Activity ▸ Identify each line below containing the string "post" and copy it.

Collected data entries
____

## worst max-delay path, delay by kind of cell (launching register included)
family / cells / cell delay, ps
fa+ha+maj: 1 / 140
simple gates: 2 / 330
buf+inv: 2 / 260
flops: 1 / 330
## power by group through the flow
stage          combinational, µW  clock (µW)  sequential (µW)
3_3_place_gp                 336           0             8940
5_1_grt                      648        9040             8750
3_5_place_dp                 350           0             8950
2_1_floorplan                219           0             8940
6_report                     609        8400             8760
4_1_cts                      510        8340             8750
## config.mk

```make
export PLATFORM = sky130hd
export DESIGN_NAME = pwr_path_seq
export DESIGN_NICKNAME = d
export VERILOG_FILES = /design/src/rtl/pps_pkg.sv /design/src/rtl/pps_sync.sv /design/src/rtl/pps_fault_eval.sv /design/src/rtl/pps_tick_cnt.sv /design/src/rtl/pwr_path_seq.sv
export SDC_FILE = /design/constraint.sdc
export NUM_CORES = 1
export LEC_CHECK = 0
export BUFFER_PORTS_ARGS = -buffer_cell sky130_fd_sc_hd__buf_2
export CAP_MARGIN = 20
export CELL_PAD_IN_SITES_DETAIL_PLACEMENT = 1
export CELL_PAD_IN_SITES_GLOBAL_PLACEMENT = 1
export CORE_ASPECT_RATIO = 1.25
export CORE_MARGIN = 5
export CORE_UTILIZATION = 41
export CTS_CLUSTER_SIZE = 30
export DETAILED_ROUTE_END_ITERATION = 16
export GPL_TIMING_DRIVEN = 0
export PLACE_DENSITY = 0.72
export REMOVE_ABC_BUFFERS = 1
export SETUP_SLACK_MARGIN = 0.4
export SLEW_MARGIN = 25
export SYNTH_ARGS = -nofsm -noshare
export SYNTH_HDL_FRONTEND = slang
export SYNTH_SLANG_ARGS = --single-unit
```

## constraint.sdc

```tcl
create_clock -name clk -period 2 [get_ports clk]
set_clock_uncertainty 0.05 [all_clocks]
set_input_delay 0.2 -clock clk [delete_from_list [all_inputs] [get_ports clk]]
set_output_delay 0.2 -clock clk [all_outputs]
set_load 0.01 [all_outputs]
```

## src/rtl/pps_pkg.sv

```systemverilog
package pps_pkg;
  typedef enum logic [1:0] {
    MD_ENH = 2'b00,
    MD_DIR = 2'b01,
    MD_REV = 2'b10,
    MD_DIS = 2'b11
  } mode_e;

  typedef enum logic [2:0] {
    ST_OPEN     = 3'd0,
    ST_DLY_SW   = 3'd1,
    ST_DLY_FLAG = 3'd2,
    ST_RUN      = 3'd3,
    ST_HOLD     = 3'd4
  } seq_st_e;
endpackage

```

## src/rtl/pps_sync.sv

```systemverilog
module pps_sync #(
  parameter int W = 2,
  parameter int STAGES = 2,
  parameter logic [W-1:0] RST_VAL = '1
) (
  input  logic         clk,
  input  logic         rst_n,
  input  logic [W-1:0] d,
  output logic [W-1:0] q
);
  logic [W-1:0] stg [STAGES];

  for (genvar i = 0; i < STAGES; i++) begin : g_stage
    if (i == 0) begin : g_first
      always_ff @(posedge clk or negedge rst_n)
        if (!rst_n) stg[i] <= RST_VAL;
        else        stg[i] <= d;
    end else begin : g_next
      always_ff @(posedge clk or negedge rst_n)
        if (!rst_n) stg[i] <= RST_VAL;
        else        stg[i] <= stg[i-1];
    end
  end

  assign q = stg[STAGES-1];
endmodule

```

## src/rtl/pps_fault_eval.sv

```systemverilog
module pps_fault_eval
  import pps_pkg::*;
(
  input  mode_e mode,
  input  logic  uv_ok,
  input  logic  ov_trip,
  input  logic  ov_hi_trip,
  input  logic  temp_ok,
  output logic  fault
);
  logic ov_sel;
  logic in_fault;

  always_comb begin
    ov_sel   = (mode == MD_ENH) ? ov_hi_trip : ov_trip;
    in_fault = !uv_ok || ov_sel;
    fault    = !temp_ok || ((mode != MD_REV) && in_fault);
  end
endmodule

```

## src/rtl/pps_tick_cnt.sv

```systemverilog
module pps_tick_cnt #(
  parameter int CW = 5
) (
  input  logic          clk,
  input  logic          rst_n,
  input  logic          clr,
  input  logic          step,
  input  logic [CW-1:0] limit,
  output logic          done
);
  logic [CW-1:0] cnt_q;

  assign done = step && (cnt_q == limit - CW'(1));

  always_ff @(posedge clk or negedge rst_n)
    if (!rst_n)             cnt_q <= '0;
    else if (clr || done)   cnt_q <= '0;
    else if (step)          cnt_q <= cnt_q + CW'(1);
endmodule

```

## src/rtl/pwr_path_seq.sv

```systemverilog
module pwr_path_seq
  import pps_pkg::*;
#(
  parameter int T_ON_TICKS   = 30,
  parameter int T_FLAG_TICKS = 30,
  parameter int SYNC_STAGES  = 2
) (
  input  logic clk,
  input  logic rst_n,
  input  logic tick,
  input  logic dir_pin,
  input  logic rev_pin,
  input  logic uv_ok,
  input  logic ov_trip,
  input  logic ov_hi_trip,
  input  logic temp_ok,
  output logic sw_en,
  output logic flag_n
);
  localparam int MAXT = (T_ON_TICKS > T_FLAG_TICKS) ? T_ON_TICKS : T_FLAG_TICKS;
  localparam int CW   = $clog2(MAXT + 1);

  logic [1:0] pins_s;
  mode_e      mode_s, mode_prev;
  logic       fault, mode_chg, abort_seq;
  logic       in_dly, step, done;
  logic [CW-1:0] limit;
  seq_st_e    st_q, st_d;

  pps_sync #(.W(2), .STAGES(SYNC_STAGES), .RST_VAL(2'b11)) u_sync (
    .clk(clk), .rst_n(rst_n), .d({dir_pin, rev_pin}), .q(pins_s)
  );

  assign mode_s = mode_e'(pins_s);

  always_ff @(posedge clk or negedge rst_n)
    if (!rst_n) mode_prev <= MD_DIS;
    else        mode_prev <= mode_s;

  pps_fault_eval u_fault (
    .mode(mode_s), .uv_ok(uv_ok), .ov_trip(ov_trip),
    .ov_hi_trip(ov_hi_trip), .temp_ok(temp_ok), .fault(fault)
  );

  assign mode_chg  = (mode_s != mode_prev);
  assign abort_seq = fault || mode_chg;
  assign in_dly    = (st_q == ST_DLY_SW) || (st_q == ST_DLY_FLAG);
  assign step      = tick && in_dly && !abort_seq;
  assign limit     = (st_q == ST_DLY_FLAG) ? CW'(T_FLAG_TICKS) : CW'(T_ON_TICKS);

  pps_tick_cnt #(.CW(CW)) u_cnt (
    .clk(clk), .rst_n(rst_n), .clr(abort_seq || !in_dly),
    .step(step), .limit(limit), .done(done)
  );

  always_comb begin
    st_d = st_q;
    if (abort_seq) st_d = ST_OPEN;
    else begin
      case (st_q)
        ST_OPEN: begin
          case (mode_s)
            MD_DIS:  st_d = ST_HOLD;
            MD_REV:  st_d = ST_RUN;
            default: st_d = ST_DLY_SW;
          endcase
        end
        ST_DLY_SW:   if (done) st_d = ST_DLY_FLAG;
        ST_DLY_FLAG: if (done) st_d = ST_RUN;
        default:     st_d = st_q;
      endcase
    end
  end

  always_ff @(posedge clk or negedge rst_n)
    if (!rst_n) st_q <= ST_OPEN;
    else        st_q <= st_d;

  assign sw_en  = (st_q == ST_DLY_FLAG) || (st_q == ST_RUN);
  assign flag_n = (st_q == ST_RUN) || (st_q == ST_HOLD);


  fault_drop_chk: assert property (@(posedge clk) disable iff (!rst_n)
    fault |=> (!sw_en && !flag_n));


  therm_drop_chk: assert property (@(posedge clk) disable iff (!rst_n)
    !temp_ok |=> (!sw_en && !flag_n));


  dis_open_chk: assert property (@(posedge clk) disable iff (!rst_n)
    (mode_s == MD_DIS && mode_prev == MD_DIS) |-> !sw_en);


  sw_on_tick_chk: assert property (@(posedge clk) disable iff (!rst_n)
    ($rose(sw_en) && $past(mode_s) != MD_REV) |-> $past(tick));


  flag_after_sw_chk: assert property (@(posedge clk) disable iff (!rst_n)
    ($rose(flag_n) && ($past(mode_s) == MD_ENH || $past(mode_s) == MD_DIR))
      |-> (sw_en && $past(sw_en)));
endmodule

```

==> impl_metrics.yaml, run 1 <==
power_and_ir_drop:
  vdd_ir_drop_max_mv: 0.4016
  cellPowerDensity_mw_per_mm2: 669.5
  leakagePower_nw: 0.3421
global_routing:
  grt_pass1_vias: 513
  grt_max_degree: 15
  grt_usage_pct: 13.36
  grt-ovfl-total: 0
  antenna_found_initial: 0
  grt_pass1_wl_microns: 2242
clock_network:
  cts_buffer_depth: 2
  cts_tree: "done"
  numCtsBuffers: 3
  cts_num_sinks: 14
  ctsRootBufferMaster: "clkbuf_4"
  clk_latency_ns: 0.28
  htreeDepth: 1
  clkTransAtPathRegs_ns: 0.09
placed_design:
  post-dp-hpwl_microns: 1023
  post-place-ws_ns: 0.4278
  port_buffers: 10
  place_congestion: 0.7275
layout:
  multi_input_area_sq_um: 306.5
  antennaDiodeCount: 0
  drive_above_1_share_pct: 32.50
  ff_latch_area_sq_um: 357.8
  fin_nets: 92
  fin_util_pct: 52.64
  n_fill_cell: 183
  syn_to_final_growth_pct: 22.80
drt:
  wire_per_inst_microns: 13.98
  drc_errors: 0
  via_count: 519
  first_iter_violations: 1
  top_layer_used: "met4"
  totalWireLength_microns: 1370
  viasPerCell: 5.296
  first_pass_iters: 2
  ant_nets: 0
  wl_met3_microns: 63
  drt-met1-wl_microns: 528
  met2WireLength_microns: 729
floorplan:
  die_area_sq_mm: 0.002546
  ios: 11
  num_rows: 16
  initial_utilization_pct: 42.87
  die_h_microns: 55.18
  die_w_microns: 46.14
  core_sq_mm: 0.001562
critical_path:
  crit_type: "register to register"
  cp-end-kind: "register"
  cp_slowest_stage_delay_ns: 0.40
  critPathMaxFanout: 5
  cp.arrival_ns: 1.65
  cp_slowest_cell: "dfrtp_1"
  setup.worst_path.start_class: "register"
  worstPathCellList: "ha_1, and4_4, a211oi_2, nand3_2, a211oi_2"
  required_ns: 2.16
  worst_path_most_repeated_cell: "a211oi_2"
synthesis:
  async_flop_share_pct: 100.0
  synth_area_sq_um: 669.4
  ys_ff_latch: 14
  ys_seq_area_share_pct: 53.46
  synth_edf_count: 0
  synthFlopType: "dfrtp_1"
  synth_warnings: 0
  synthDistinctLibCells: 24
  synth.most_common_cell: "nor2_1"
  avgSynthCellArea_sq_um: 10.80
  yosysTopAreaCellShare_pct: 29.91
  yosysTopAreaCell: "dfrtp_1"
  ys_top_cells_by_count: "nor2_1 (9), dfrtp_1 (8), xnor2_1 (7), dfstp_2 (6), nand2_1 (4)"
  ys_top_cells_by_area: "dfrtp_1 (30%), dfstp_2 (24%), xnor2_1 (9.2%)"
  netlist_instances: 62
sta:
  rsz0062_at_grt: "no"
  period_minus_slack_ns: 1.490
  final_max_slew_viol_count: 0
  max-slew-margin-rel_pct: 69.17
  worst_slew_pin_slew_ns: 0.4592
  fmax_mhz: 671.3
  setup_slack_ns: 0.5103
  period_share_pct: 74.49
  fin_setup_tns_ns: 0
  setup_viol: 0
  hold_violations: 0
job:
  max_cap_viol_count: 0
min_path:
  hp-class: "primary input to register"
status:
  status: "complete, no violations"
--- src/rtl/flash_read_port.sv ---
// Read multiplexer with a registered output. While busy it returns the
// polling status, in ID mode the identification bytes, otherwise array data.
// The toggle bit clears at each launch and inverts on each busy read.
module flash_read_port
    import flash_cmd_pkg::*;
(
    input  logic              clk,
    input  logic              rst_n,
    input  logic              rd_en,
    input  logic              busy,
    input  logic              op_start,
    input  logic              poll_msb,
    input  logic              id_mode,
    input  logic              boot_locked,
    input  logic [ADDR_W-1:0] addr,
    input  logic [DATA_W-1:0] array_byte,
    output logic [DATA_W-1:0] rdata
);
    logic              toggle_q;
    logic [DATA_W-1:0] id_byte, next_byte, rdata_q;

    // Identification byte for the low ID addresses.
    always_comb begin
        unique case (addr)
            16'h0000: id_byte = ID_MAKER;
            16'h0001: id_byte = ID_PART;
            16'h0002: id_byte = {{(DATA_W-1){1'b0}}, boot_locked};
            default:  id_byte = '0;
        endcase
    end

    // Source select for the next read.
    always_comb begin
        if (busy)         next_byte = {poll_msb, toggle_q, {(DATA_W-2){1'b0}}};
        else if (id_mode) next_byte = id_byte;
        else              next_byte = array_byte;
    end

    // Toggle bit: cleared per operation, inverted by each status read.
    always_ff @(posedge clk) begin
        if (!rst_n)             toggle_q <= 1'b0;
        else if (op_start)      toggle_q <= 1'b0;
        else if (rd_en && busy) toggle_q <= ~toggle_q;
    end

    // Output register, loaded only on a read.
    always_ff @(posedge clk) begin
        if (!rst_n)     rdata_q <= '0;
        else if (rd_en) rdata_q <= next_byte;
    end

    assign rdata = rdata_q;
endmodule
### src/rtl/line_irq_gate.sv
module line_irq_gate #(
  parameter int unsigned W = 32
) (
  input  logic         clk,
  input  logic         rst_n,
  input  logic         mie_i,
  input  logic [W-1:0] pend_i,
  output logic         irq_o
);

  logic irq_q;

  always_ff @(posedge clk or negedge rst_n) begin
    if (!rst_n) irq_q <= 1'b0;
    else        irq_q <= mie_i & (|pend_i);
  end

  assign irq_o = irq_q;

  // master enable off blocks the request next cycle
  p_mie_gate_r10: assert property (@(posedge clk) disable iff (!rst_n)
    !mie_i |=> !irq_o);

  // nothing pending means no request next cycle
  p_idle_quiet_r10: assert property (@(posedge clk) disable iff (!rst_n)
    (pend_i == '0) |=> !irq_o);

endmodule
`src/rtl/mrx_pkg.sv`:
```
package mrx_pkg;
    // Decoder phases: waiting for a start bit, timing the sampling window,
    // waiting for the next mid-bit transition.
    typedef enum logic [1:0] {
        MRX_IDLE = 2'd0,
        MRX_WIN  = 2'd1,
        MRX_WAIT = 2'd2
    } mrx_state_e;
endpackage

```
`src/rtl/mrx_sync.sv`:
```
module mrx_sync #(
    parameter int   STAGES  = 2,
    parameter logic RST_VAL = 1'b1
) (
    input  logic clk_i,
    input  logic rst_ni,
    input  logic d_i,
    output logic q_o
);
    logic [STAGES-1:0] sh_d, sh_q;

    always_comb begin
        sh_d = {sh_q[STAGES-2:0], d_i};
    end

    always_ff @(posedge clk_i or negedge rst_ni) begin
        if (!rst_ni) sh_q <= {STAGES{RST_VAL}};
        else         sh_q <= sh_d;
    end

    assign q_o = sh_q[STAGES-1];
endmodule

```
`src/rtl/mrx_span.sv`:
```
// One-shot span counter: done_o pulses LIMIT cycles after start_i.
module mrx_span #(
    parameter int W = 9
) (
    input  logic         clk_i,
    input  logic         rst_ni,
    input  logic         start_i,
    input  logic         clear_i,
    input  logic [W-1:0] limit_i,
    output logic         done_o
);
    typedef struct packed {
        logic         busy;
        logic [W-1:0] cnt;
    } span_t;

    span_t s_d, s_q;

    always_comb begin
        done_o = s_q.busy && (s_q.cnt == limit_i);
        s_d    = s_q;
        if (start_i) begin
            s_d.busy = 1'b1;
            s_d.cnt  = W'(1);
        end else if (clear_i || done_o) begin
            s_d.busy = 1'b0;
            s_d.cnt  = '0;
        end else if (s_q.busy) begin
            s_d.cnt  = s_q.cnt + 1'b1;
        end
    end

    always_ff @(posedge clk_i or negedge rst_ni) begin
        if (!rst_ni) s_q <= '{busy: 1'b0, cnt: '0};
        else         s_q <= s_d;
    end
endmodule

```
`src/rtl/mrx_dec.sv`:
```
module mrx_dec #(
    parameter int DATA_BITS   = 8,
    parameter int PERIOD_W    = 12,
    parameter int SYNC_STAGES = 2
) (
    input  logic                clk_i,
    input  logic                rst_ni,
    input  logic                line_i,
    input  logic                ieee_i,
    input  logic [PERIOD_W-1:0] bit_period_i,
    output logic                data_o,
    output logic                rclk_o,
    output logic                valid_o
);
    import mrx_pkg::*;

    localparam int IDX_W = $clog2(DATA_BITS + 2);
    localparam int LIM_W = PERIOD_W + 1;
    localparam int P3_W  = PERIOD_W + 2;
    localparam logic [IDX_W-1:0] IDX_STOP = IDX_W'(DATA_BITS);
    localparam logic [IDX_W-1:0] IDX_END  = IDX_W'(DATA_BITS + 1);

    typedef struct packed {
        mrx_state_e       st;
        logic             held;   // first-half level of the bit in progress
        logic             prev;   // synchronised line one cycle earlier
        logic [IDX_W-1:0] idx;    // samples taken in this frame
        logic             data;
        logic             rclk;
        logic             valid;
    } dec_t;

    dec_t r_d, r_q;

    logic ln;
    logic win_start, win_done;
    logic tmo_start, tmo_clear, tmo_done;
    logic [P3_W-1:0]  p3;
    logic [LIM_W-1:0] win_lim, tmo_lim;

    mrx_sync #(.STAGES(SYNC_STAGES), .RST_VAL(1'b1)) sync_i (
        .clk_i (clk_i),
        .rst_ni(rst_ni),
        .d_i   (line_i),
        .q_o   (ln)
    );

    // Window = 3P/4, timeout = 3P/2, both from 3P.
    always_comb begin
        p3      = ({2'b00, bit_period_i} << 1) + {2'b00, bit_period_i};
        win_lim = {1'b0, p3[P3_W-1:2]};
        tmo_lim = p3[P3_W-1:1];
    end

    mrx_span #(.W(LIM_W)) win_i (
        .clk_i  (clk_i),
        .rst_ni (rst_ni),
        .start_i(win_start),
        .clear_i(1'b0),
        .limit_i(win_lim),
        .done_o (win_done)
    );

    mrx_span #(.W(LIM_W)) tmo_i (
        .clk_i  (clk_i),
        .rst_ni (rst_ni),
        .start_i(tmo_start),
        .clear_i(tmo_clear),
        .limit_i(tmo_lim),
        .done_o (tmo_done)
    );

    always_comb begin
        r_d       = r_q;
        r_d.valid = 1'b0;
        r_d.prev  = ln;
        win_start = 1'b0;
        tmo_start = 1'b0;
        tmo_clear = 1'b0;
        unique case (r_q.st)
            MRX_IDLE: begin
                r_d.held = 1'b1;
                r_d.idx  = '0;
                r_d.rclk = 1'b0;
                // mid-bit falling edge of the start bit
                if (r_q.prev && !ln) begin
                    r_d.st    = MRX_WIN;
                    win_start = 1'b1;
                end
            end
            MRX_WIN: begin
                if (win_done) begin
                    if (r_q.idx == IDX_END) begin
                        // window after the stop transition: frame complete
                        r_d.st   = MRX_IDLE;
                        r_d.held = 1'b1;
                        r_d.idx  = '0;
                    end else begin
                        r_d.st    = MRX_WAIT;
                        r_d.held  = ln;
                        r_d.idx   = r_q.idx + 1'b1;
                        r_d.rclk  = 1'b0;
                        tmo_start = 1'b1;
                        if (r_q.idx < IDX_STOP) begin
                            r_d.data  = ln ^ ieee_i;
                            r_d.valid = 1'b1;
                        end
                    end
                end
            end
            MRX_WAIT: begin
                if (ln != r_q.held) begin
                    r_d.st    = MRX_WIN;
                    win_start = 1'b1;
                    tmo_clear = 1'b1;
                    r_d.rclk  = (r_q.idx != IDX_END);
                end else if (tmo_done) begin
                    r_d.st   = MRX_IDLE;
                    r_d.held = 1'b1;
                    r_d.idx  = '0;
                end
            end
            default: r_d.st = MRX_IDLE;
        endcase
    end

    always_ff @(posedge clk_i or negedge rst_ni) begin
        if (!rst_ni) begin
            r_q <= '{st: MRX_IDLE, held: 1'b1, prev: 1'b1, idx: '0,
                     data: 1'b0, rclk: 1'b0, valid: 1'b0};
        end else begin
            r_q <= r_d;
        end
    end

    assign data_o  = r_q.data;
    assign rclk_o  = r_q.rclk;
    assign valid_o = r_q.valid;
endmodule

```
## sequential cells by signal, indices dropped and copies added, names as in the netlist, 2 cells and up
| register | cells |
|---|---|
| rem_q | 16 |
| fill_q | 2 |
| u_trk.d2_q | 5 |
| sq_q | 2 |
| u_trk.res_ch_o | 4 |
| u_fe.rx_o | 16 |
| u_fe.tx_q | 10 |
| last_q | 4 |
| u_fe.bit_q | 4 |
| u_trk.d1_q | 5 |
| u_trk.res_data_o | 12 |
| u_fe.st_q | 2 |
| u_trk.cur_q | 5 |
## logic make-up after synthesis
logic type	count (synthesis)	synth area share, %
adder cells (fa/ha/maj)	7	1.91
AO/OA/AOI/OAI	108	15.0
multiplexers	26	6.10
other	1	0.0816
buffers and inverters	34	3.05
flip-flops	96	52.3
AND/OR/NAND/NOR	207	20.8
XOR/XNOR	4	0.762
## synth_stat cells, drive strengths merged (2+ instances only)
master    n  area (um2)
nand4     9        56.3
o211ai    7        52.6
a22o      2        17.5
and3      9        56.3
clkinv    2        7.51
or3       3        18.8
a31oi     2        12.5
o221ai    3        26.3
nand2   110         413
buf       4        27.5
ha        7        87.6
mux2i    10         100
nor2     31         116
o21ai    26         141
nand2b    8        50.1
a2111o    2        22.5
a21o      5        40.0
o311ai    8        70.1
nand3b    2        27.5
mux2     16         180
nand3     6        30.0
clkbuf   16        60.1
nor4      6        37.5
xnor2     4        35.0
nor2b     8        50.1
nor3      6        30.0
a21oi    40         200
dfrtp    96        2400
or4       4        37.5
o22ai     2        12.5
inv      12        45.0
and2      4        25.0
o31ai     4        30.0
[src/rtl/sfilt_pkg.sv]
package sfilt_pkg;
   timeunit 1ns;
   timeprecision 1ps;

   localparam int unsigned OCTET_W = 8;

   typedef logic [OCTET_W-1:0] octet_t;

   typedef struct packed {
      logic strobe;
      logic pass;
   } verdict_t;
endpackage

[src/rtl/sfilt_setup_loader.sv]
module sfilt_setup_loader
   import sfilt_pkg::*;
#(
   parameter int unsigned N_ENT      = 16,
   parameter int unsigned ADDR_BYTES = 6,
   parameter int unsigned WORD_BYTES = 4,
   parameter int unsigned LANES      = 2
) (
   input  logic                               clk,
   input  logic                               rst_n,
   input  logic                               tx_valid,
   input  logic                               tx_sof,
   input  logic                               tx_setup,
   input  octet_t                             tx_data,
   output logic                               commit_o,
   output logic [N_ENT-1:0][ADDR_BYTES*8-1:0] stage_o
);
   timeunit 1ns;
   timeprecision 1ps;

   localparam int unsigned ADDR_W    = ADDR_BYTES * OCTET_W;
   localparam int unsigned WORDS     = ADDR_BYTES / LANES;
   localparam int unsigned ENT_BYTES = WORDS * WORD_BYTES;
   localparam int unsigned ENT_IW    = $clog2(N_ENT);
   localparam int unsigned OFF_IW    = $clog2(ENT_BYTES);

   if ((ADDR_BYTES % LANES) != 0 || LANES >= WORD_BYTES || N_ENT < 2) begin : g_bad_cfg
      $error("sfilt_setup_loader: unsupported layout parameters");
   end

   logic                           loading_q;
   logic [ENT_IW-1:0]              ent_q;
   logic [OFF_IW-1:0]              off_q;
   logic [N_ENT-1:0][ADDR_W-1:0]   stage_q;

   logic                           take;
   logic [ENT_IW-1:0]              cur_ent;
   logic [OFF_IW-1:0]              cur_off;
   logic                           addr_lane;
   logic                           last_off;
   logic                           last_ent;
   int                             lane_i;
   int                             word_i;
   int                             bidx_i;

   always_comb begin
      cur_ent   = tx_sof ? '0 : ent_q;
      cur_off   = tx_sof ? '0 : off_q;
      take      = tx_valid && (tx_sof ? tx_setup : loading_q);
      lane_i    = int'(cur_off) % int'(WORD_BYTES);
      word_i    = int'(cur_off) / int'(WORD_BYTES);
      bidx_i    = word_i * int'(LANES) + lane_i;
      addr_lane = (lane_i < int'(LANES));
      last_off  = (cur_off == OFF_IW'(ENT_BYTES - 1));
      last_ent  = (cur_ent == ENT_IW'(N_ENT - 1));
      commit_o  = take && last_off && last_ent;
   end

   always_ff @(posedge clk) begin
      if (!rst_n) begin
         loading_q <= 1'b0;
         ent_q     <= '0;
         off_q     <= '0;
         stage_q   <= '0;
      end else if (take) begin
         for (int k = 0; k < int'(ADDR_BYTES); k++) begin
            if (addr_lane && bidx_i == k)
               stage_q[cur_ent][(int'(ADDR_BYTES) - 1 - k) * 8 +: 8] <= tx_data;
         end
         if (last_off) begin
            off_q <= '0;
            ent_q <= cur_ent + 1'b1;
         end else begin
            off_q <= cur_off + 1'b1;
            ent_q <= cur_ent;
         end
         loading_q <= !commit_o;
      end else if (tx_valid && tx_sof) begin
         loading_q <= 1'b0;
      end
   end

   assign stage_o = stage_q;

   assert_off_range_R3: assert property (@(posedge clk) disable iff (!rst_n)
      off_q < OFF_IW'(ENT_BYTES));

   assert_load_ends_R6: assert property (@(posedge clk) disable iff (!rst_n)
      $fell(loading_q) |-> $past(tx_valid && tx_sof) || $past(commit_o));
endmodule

____

Output below ▸
  post-dp-hpwl_microns: 1023
  post-place-ws_ns: 0.4278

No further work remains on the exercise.